Source: an optimization exercise on an open RTL-to-GDS flow (aim: small area, a short achievable clock period and few clock cycles per item). Production flows keep margins and buffers that such runs may drop. Function was checked by simulation only, so behaviour that the tests miss may differ from the original. Power figures rest on the tool's default switching activity, not on a simulated workload.

==> quartz: inputs <==
## keyed_score_average_table_top
module keyed_score_average_table_top #(
    parameter int TABLE_ENTRIES = ksat_pkg::TableEntriesDefault
) (
    input  logic        aclk,
    input  logic        aresetn,
    input  logic        s_valid,
    output logic        s_ready,
    input  logic [48:0] s_data,
    output logic        m_valid,
    input  logic        m_ready,
    output logic [41:0] m_data
);
==> flow/config.mk <==
export PLATFORM = sky130hd
export DESIGN_NAME = keyed_score_average_table_top
export DESIGN_NICKNAME = keyed_score_average_table_top
export VERILOG_FILES = /design/flow/design.v
export SDC_FILE = /design/flow/constraint.sdc
export NUM_CORES = 4
export LEC_CHECK = 0
export CAP_MARGIN = 20
export CORE_MARGIN = 2
export CORE_UTILIZATION = 50
export CTS_CLUSTER_DIAMETER = 100
export CTS_CLUSTER_SIZE = 30
export SETUP_SLACK_MARGIN = 1.4
export SLEW_MARGIN = 20
==> flow/constraint.sdc <==
create_clock -name core_clock -period 5.0 [get_ports {aclk}]
set_input_delay 1.0000 -clock core_clock [delete_from_list [all_inputs] [get_ports {aclk}]]
set_output_delay 1.0000 -clock core_clock [all_outputs]
set_load 0.01 [all_outputs]
run.sh (not shown) runs the stock make flow with config.mk's settings and CLKGATE_MAP_FILE= SYNTH_SCRIPT=/design/flow/synth_recipe.tcl, a recipe that flattens the netlist after the stock synthesis.
==> inputs of tundra, as changes to quartz <==
--- a/flow/design.v
+++ b/flow/design.v
@@ -131,22 +131,32 @@
         rd_tally = '0;
         for (int i = 0; i < N; i++) begin
             rd_sum   = rd_sum   | (sum_q[i]   & {32{s2a_oh[i] && s2a_hit}});
             rd_tally = rd_tally | (tally_q[i] & {16{s2a_oh[i] && s2a_hit}});
         end
     end
+    localparam int LW = 12;
+    localparam int HW = 32 - LW;
     logic [15:0]  s2b_score;
-    logic [31:0]  s2b_sum;
+    logic [LW-1:0] s2b_lo;
+    logic [HW-1:0] s2b_hi;
     logic [15:0]  s2b_tally;
+    logic         s2b_fwdh;     
     logic         sat;          
-    logic [31:0]  new_sum, aft_sum;
+    logic [LW:0]   lo_add;
+    logic [LW-1:0] aft_lo;
     logic [15:0]  new_tally, aft_tally;
     logic         do_write;
+    logic          s2c_v, s2c_add, s2c_cl, s2c_avg, s2c_zero;
+    logic [1:0]    s2c_status;
+    logic [15-LW:0] s2c_shi;    
     logic [G-1:0]  s2c_ga, s2c_gb;    
-    logic [31:0]   s2c_sum;
+    logic [LW-1:0] s2c_lo;
+    logic [HW-1:0] s2c_hi;
     logic [15:0]   s2c_tally;
+    logic [HW-1:0] hi_new;
     always_ff @(posedge aclk) begin
         if (!aresetn) begin
             s2b_v   <= 1'b0;
             s2b_new <= 1'b0;
         end else if (adv) begin
             s2b_v   <= s2a_v;
@@ -157,116 +167,131 @@
         if (adv) begin
             s2b_q     <= s2a_q;
             s2b_hit   <= s2a_hit;
             s2b_ga    <= s2a_ga;
             s2b_gb    <= s2a_gb;
             s2b_score <= s2a_score;
+            s2b_fwdh  <= s2a_fwd1;
             if (s2a_fwd1) begin
-                s2b_sum   <= aft_sum;
+                s2b_lo    <= aft_lo;
                 s2b_tally <= aft_tally;
             end else if (s2a_fwd2) begin
-                s2b_sum   <= s2c_sum;
+                s2b_lo    <= s2c_lo;
+                s2b_hi    <= hi_new;
                 s2b_tally <= s2c_tally;
             end else begin
-                s2b_sum   <= rd_sum;
+                s2b_lo    <= rd_sum[LW-1:0];
+                s2b_hi    <= rd_sum[31:LW];
                 s2b_tally <= rd_tally;
             end
         end
     end
-    logic [16:0] sum_lo;
-    logic [15:0] hi_inc, hi_dec;
-    assign sum_lo  = {1'b0, s2b_sum[15:0]} + {1'b0, s2b_score};
-    assign hi_inc  = s2b_sum[31:16] + 16'd1;
-    assign hi_dec  = s2b_sum[31:16] - 16'd1;
-    assign new_sum[15:0]  = sum_lo[15:0];
-    logic hi_keep, hi_up, hi_down;
-    assign hi_keep = (sum_lo[16] == s2b_score[15]);
-    assign hi_up   = sum_lo[16] && !s2b_score[15];
-    assign hi_down = !sum_lo[16] && s2b_score[15];
-    assign new_sum[31:16] = (s2b_sum[31:16] & {16{hi_keep}}) | (hi_inc & {16{hi_up}}) |
-                            (hi_dec & {16{hi_down}});
+    assign lo_add    = {1'b0, s2b_lo} + {1'b0, s2b_score[LW-1:0]};
     assign new_tally = s2b_tally + 16'd1;
     assign sat       = (s2b_tally == ksat_pkg::TallyMax);
     assign do_write  = s2b_v && !s2b_q && (s2b_hit || s2b_new) && !sat;
-    assign aft_sum   = do_write ? new_sum : s2b_sum;
+    assign aft_lo    = do_write ? lo_add[LW-1:0] : s2b_lo;
     assign aft_tally = do_write ? new_tally : s2b_tally;
+    logic [1:0]  b_status;
+    logic        b_avg, b_zero;
+    always_comb begin
+        b_avg  = 1'b0;
+        b_zero = 1'b0;
+        if (s2b_q) begin
+            if (s2b_hit) begin
+                b_status = ksat_pkg::ST_OK;
+                b_avg    = 1'b1;
+            end else begin
+                b_status = ksat_pkg::ST_NOT_FOUND;
+                b_zero   = 1'b1;
+            end
+        end else if (s2b_hit || s2b_new) begin
+            b_status = sat ? ksat_pkg::ST_SATURATED : ksat_pkg::ST_OK;
+        end else begin
+            b_status = ksat_pkg::ST_TABLE_FULL;
+            b_zero   = 1'b1;
+        end
+    end
     always_ff @(posedge aclk) begin
         if (!aresetn) begin
+            s2c_v  <= 1'b0;
             s2c_ga <= '0;
         end else if (adv) begin
+            s2c_v  <= s2b_v;
             s2c_ga <= do_write ? s2b_ga : '0;
         end
     end
     always_ff @(posedge aclk) begin
         if (adv) begin
-            s2c_gb    <= s2b_gb;
-            s2c_sum   <= aft_sum;
-            s2c_tally <= aft_tally;
+            s2c_gb     <= s2b_gb;
+            s2c_add    <= do_write;
+            s2c_cl     <= lo_add[LW];
+            s2c_shi    <= s2b_score[15:LW];
+            s2c_lo     <= aft_lo;
+            s2c_hi     <= s2b_fwdh ? hi_new : s2b_hi;
+            s2c_tally  <= aft_tally;
+            s2c_status <= b_status;
+            s2c_avg    <= b_avg;
+            s2c_zero   <= b_zero;
+        end
+    end
+    localparam int MW = 16 - LW;
+    logic [MW:0]  mid_add;
+    logic [15:0]  top_inc, top_dec;
+    logic         top_up, top_down;
+    assign mid_add  = {1'b0, s2c_hi[MW-1:0]} + {1'b0, s2c_shi} + {{MW{1'b0}}, s2c_cl};
+    assign top_inc  = s2c_hi[HW-1:MW] + 16'd1;
+    assign top_dec  = s2c_hi[HW-1:MW] - 16'd1;
+    assign top_up   = mid_add[MW] && !s2c_shi[MW-1];
+    assign top_down = !mid_add[MW] && s2c_shi[MW-1];
+    always_comb begin
+        if (!s2c_add) begin
+            hi_new = s2c_hi;
+        end else begin
+            hi_new[MW-1:0]    = mid_add[MW-1:0];
+            hi_new[HW-1:MW] = (s2c_hi[HW-1:MW] & {16{!top_up && !top_down}}) |
+                              (top_inc & {16{top_up}}) | (top_dec & {16{top_down}});
         end
     end
     logic [N-1:0] s2c_oh;
     assign s2c_oh = slots(s2c_ga, s2c_gb);
     always_ff @(posedge aclk) begin
         for (int i = 0; i < N; i++) begin
             if (s2c_oh[i]) begin
-                sum_q[i]   <= s2c_sum;
+                sum_q[i]   <= {hi_new, s2c_lo};
                 tally_q[i] <= s2c_tally;
             end
         end
     end
-    logic [1:0]  b_status;
-    logic [15:0] b_count;
-    logic        b_avg;
-    always_comb begin
-        b_avg = 1'b0;
-        if (s2b_q) begin
-            if (s2b_hit) begin
-                b_status = ksat_pkg::ST_OK;
-                b_count  = s2b_tally;
-                b_avg    = 1'b1;
-            end else begin
-                b_status = ksat_pkg::ST_NOT_FOUND;
-                b_count  = '0;
-            end
-        end else if (s2b_hit || s2b_new) begin
-            if (sat) begin
-                b_status = ksat_pkg::ST_SATURATED;
-                b_count  = ksat_pkg::TallyMax;
-            end else begin
-                b_status = ksat_pkg::ST_OK;
-                b_count  = new_tally;
-            end
-        end else begin
-            b_status = ksat_pkg::ST_TABLE_FULL;
-            b_count  = '0;
-        end
-    end
     localparam int NDS = 12;
     logic [NDS:0]       c_v, c_avg, c_neg;
     logic [NDS:0][1:0]  c_status;
     logic [NDS:0][15:0] c_cnt;
     logic [NDS:0][17:0] c_d3;
     logic [NDS:0][15:0] c_a;
     logic [NDS:0][15:0] c_r;
     logic [NDS:0][23:0] c_q;
-    logic [31:0] abs_sum;
-    assign abs_sum = s2b_sum[31] ? (32'd0 - s2b_sum) : s2b_sum;
+    logic [31:0] c_sum, abs_sum;
+    logic [15:0] c_count;
+    assign c_sum   = {s2c_hi, s2c_lo};
+    assign abs_sum = c_sum[31] ? (32'd0 - c_sum) : c_sum;
+    assign c_count = s2c_zero ? 16'd0 : s2c_tally;
     always_ff @(posedge aclk) begin
         if (!aresetn) begin
             c_v[0] <= 1'b0;
         end else if (adv) begin
-            c_v[0] <= s2b_v;
+            c_v[0] <= s2c_v;
         end
     end
     always_ff @(posedge aclk) begin
         if (adv) begin
-            c_status[0] <= b_status;
-            c_cnt[0]    <= b_count;
-            c_d3[0]     <= {2'b0, s2b_tally} + {1'b0, s2b_tally, 1'b0};
-            c_avg[0]    <= b_avg;
-            c_neg[0]    <= s2b_sum[31];
+            c_status[0] <= s2c_status;
+            c_cnt[0]    <= c_count;
+            c_d3[0]     <= {2'b0, s2c_tally} + {1'b0, s2c_tally, 1'b0};
+            c_avg[0]    <= s2c_avg;
+            c_neg[0]    <= c_sum[31];
             c_r[0]      <= abs_sum[31:16];
             c_a[0]      <= abs_sum[15:0];
         end
     end
     assign c_q[0] = '0;
     function automatic logic [17:0] r4step(input logic [17:0] p, input logic [15:0] d,
==> qor summary <==
| quantity | quartz | tundra |
|---|---|---|
| Result of the run | finished clean | finished clean |
| Int Power | 78.57 mW | 78.93 mW |
| Clock distribution area overhead in the final layout | 2.569% | 2.321% |
| Worst R2R Start | u_dp.s2b_sum[0] | u_dp.s2a_hit |
| Number of non-clock inverters in the layout | 552 | 589 |
| Die Y-Extent | 740.1 µm | 740.4 µm |
| Clock period minus worst slack | 3.942 ns | 3.820 ns |
| Area taken by multi-input logic gates | 0.07924 mm² | 0.07852 mm² |
| Worst-path cell with the longest stage delay | sky130_fd_sc_hd__edfxtp_1 | sky130_fd_sc_hd__o32ai_1 |
| Launching element of the worst setup path | u_dp.s2b_sum[0] | u_dp.s2a_hit |
| Worst EP arrival | 4.75 ns | 4.67 ns |
| Sink Count | 6322 | 6334 |
| Number of nets produced by synthesis | 18490 | 18600 |
| Maximum fanout along the worst path | 10 | 84 |
| Count of vias placed by the detailed router | 176600 | 175200 |
| Drt via density | 6.681 | 6.690 |
| Number of gates resized after cts | 345 | 183 |
Testbench counts of quartz, summed over its fixed seeds: cycles 12,128, items 12,000.
Testbench counts of tundra, summed over its fixed seeds: cycles 12,136, items 12,000.

static timing again, ports no longer ideal:
The results above use ideal ports. As a check the final layouts listed here were re-extracted and re-timed, cells and wires unchanged. Step 1: set_driving_cell puts a clkbuf_16 on aclk and a buf_2 on each other input, an assumption about the parent block. Step 2 moves the port delays by t, midway between the first and last clock arrival at a register: inputs arrive t later, outputs are due t later. That takes back most of the time a late clock gives input paths. Three values: ideal, step 1, step 2; two values: the first two.
| run | t (ns) | setup slack, ns | worst setup path after step 2 | slew at the worst register clock pin (ns) | worst slew at a driven data input, ns |
|---|---|---|---|---|---|
| quartz | 1.135 | 1.058 / 1.058 / 0.027 | input to register | 0.12 / 0.12 | 0.44 |
| tundra | 1.188 | 1.180 / 1.180 / 0.066 | input to register | 0.12 / 0.12 | 0.37 |
After both steps setup and hold are still met in every run listed. The setup slack of tundra, which loses most, moves by 0.000 ns with the drivers and by -1.114 ns with both steps.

....

Every line holding the word "tundra" should be copied out of the material.

# Answer to this exercise
==> inputs of tundra, as changes to quartz <==
| quantity | quartz | tundra |
Testbench counts of tundra, summed over its fixed seeds: cycles 12,136, items 12,000.
| tundra | 1.188 | 1.180 / 1.180 / 0.066 | input to register | 0.12 / 0.12 | 0.37 |
After both steps setup and hold are still met in every run listed. The setup slack of tundra, which loses most, moves by 0.000 ns with the drivers and by -1.114 ns with both steps.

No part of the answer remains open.